Dicke sind das bessere Kapital

Kinder sind unser wertvollstes Kapital für die Zukunft, sagte der Spielwarenkonzern. Aber dicke Kinder sind ein noch besseres Kapital, riefen ein paar andere in der Runde. Die Dickerln sind mehrfach wertvoll, zum Beispiel für: Teilweise schlechtes Gewissen der Eltern, das sich relativ leicht in Umsätze verwandeln lässt. Schlechtes Gefühl bei den Kindern selbst, vor allem, wenn sie zu jungen Frauen heranwachsen und in die bewährte Schlankzwang-Mühle geraten.

Bei Buben und Männern ist der Schlankmachermarkt kleiner, vor allem, seit der Bulle von Tölz erfolgreich so tut, als ginge es mit Bauch auch. Umso mehr müssen wir bei den Mädchen aufpassen, dass rundliche Models nicht zu sehr in Mode kommen!

Störfaktor gesunde Jause

Kleinere Störaktionen wie das gelegentliche Auftreten der gesunden Schuljause sind keine ernsthafte Bedrohung, die haben gegen unsere konzentrierte Zucker- und Fett-Werbung in diversen TV-Kinderprogrammen wenig Chancen. Hat sich die Fast-Food-Abteilung schon beim DJ Ötzi für den „Burger Dance“ bedankt?
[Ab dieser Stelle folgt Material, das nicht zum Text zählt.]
`config.mk`:
```
export PLATFORM = sky130hd
export DESIGN_NAME = cpht_ctrl
export DESIGN_NICKNAME = d
export VERILOG_FILES = /design/src/sv/cpht_ctrl.sv
export SDC_FILE = /design/constraint.sdc
export NUM_CORES = 1
export LEC_CHECK = 0
export BUFFER_PORTS_ARGS = -buffer_cell sky130_fd_sc_hd__buf_2
export CAP_MARGIN = 15
export CORE_AREA = 2 2 39 41
export CTS_CLUSTER_DIAMETER = 100
export DETAILED_ROUTE_END_ITERATION = 10
export DIE_AREA = 0 0 41 43
export HOLD_SLACK_MARGIN = 0.08
export MAX_ROUTING_LAYER = met4
export SYNTH_ARGS = -nofsm -noshare
export SYNTH_HDL_FRONTEND = slang
export SYNTH_SLANG_ARGS = --single-unit
```
`constraint.sdc`:
```
create_clock -name clk -period 1.2 [get_ports clk]
set_clock_uncertainty 0.05 [all_clocks]
set_input_delay 0.18 -clock clk [delete_from_list [all_inputs] [get_ports clk]]
set_output_delay 0.18 -clock clk [all_outputs]
set_load 0.01 [all_outputs]
```
`src/sv/cpht_ctrl.sv`:
```
// controller: sequences hash, chain walk, update and result handoff
`default_nettype none
module cpht_ctrl (
    input  wire logic clk,
    input  wire logic rst_n,
    input  wire logic in_valid,
    output logic      in_ready,
    output logic      out_valid,
    input  wire logic out_ready,
    output logic      start,
    output logic      hash_step,
    output logic      walk_read,
    output logic      node_read,
    output logic      walk_check,
    output logic      finish,
    input  wire logic walk_done
);
    typedef enum logic [2:0] {S_IDLE, S_HASH1, S_HASH2, S_HEAD, S_WAIT, S_CHECK, S_DONE, S_OUT}
        state_t;
    state_t state_reg, state_next;

    assign in_ready   = (state_reg == S_IDLE);
    assign out_valid  = (state_reg == S_OUT);
    assign start      = in_valid && in_ready;
    assign hash_step  = (state_reg == S_HASH1) || (state_reg == S_HASH2);
    assign walk_read  = (state_reg == S_HEAD);
    assign node_read  = (state_reg == S_WAIT);
    assign walk_check = (state_reg == S_CHECK);
    assign finish     = (state_reg == S_DONE);

    always_comb
    begin
        state_next = state_reg;
        unique case (state_reg)
            S_IDLE:  if (in_valid) state_next = S_HASH1;
            S_HASH1: state_next = S_HASH2;
            S_HASH2: state_next = S_HEAD;
            S_HEAD:  state_next = S_WAIT;
            S_WAIT:  state_next = S_CHECK;
            S_CHECK: state_next = walk_done ? S_DONE : S_WAIT;
            S_DONE:  state_next = S_OUT;
            S_OUT:   if (out_ready) state_next = S_IDLE;
            default: state_next = S_IDLE;
        endcase
    end

    always_ff @(posedge clk or negedge rst_n)
    begin
        if (!rst_n)
            state_reg <= S_IDLE;
        else
            state_reg <= state_next;
    end
endmodule
`default_nettype wire

```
Keimzelle kindlichen Specks

Nachträgliche Gratulation übrigens zu der Fertigmenü-Werbung unserer Schistars im vergangenen Winter! Dieses Essen mag als Dickmacher nebensächlich sein, die Werbung war jedoch ein gutes Argument gegen eventuellen Frischgemüse-Wahn in den Familien, diesen wichtigen Keimzellen des kindlichen Specks! Gerade da muss man den Anfängen wehren, denn wer als Kind nicht dick wird, fällt uns womöglich lebenslang als Hinaufesser und Herunterbringer aus.